Люди шли и шли… Бывшая кепочка рейхсляйтера была наполнена жалкими пятаками и дорогими центами. Никто не обращал на него внимания. И все было бы хорошо, если бы Борман не решился закурить. Он забыл прочитать, висевший у ГУМа плакат с надписью:
На Красной площади не курят!
Борман закурил сигарету, вдохнул легкий ее аромат и даже не заметил, как получил поддых от мощного парня — агента КГБ, маячившего у него под глазами третий час.
— Ты что, скотина, по-русски читать не умеешь?
— А в чем, собственно говоря, дело? — спросил удивленный Борман.
— Он еще и спрашивает! — сказал не менее удивленный агент КГБ и влепил очередную затрещину.
— Вы не имеете права! — запищал Борман.
— Имею, — сказал агент и мастерски врезал ногой в пах по-прежнему недоумевающему Борману.
— Да за что же, черт вас возьми?!
Агент КГБ, он же полковник срочной службы Григорий Мордобитов сделал довольную гримасу и надел на правую руку перчатку, предварительно вложив туда свинцовый кастет.
Борман видел все это и понял, что дело принимает серьезный оборот. Видели это и ротозеи, слоняющиеся по Красной площади, и молодые влюбленные парочки, зашедшие сюда, поглазеть на Ульянова-Ленина, и пенсионеры, и школьники, и студенты, и члены национальной Лиги Советского Союза «Ленин — не импотент, а просто больной человек!», и даже агенты ЦРУ, Великобритании, Франции, Германии, молодой еще тогда Республики Зимбабве и других разведок. Видел это и Юрий Алексеевич Гагарин. Все они собрались вокруг Бормана и ждали занимательного представления. Полковник Мордобитов не заставил себя ждать. Очередной удар он решил нанести в область, чуть ниже пояса. Борман взвыл и принялся материться на немецком языке. Мордобитов не знал немецкого языка, но его обучали в школе КГБ, где привили ненависть ко всем чуждым языкам, и поэтому, немного подумав, он повторно нанес удар в то же место. В толпе послышались радостные рукоплескания. Кто-то, очень порядочный на вид подошел к Мордобитову и крепко, no-товарищески, пожал ему руку, похлопав его по щеке и сказав:
— Вот такие мальчики восславят нашу Родину!

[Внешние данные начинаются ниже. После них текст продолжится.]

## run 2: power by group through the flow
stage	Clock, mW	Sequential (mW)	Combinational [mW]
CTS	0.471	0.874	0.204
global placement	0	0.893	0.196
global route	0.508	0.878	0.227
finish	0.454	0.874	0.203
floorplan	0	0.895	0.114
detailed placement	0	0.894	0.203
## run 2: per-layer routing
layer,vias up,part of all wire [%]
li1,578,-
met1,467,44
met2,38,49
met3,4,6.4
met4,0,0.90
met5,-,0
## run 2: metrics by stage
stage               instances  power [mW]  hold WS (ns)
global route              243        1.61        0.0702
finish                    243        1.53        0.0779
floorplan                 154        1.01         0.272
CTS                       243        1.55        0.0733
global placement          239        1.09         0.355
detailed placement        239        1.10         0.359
--- config.mk ---
export PLATFORM = sky130hd
export DESIGN_NAME = config_port_master_sequencer
export DESIGN_NICKNAME = d
export VERILOG_FILES = /design/src/cfg_seq_pkg.sv /design/src/cfg_byte_fifo.sv /design/src/config_port_master_sequencer.sv
export VERILOG_INCLUDE_DIRS = /design/src
export SDC_FILE = /design/constraint.sdc
export NUM_CORES = 1
export LEC_CHECK = 0
export BUFFER_PORTS_ARGS = -buffer_cell sky130_fd_sc_hd__buf_2
export CAP_MARGIN = 20
export CORE_UTILIZATION = 45
export CTS_BUF_LIST = sky130_fd_sc_hd__clkbuf_8
export DETAILED_ROUTE_END_ITERATION = 16
export SYNTH_ARGS = -nofsm -noshare
export SYNTH_HDL_FRONTEND = slang
export SYNTH_HIERARCHICAL = 1
export SYNTH_SLANG_ARGS = --single-unit
export TNS_END_PERCENT = 100
--- constraint.sdc ---
create_clock -name MCLK -period 5.77 [get_ports MCLK]
set_input_delay 1.4425 -clock MCLK [delete_from_list [all_inputs] [get_ports MCLK]]
set_output_delay 1.4425 -clock MCLK [all_outputs]
set_load 0.02 [all_outputs]
--- src/cfg_seq_defines.svh ---
// Timing, width and encoding constants of the configuration sequencer
`ifndef CFG_SEQ_DEFINES_SVH
`define CFG_SEQ_DEFINES_SVH

`define MCLK_KHZ          20000
`define MCLK_PERIOD_NS    50
`define CONFIG_CLOCK_FAST_KHZ     10000
`define CONFIG_CLOCK_SLOW_KHZ     1250

`define HALF_FAST         (`MCLK_KHZ / (2 * `CONFIG_CLOCK_FAST_KHZ))
`define HALF_SLOW         (`MCLK_KHZ / (2 * `CONFIG_CLOCK_SLOW_KHZ))

`define CYC_MIN(ns)       (((ns) + `MCLK_PERIOD_NS - 1) / `MCLK_PERIOD_NS)

`define INIT_CLEAR_NS     63360
`define SLAVE_FIRST_NS    1000
`define MS_FIRST_NS       1060
`define MP_FIRST_FAST_NS  1120
`define MP_FIRST_SLOW_NS  5280

`define CNT_W             13
`define DIV_W             4
`define ADDR_W            18
`define BYTE_W            8
`define BITS_W            4
`define PHASE_W           3
`define FIFO_DEPTH        8

`define STROBE_LAST       3'h7
`define BITS_PER_BYTE     4'h8
`define MODE_PIN_MS       2'h0
`define MODE_PIN_MP       2'h1

`endif

--- src/cfg_seq_pkg.sv ---
// Types shared by the configuration sequencer
package cfg_seq_pkg;

    typedef enum logic [1:0] {
        ST_PROG,
        ST_CLEAR,
        ST_WAIT,
        ST_RUN
    } seq_state_e;

    typedef enum logic [1:0] {
        MODE_MASTER_SERIAL,
        MODE_MASTER_PARALLEL,
        MODE_SLAVE_SERIAL
    } cfg_mode_e;

endpackage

Видя такую поддержку, Мордобитов зажал жалкое горло Бормана в своих руках и принялся душить его. Изрыгая пену, Борман кричал:
— Помилосердствуйте, соотечественники!
Германские агенты молча стояли и не могли ничего сделать.
Гришка Мордобитов еще с детства был далеко не глупым парнем и решил отпустить несчастного, так как мог его задушить до смерти, и тем самым оградить себя от удовольствия издеваться над ним дальше. Положив несчастного лицом вниз, он врезал ему по почкам с двух сторон…
Неизвестно, чем бы это все закончилось, если бы в Кремле не открылась форточка и из нее не высунулась кричавшая лысая голова:
— Товарищи, дорогие мои, ну разве ж можно так?! По почкам же это очень больно! Надо просто, по морде, по морде и по-жестче!
Все были удивлены, узнав в кричавшем, Никиту Сергеевича Хрущева.
— А кого бьем? — спросила голова.
— Он курил на Красной площади, — крикнули из толпы.
— Так дайте ему еще и приведите ко мне на допрос.
— Слушаюсь, товарищ Первый секретарь! — сказал Григорий Мордобитов и мощным ударом в нижнюю челюсть заставил несчастного Бормана встать на колени.
— Я больше не буду! — заплакал мелкий пакостник.
— Там разберутся, — сказал Мордобитов и поволок за собой стонавшее тело…
…В кабинете Первого, кроме самого Первого, были Леонид Ильич Брежнев, Константин Устинович Черненко, Юрий Владимирович Андропов, Жуков, Микоян, Пельше, работники ЦК, секретари, секретарши, графин самогонки, икра черная, икра красная, икра баклажановая, рябчики в слоновом соусе, лягушатина в масле, говядина в виде тушенки, суп с фрикадельками, суп гороховый, уха из отборных сортов осетрины, грибки, запеченные в сметанном соусе, цыплята табака, рагу из баранины, обыкновенные русские пельмени, две банки консервов «Завтрак туриста», кильки в томатном соусе, пакетик молока, бутылочка кефира, черный бразильский хлеб, израильский кофе, английское какао и нежный, ароматный Южно- Африканский черный чай. Проходило важное совещание на тему: до какой степени дошли советские граждане, что курят на Красной площади.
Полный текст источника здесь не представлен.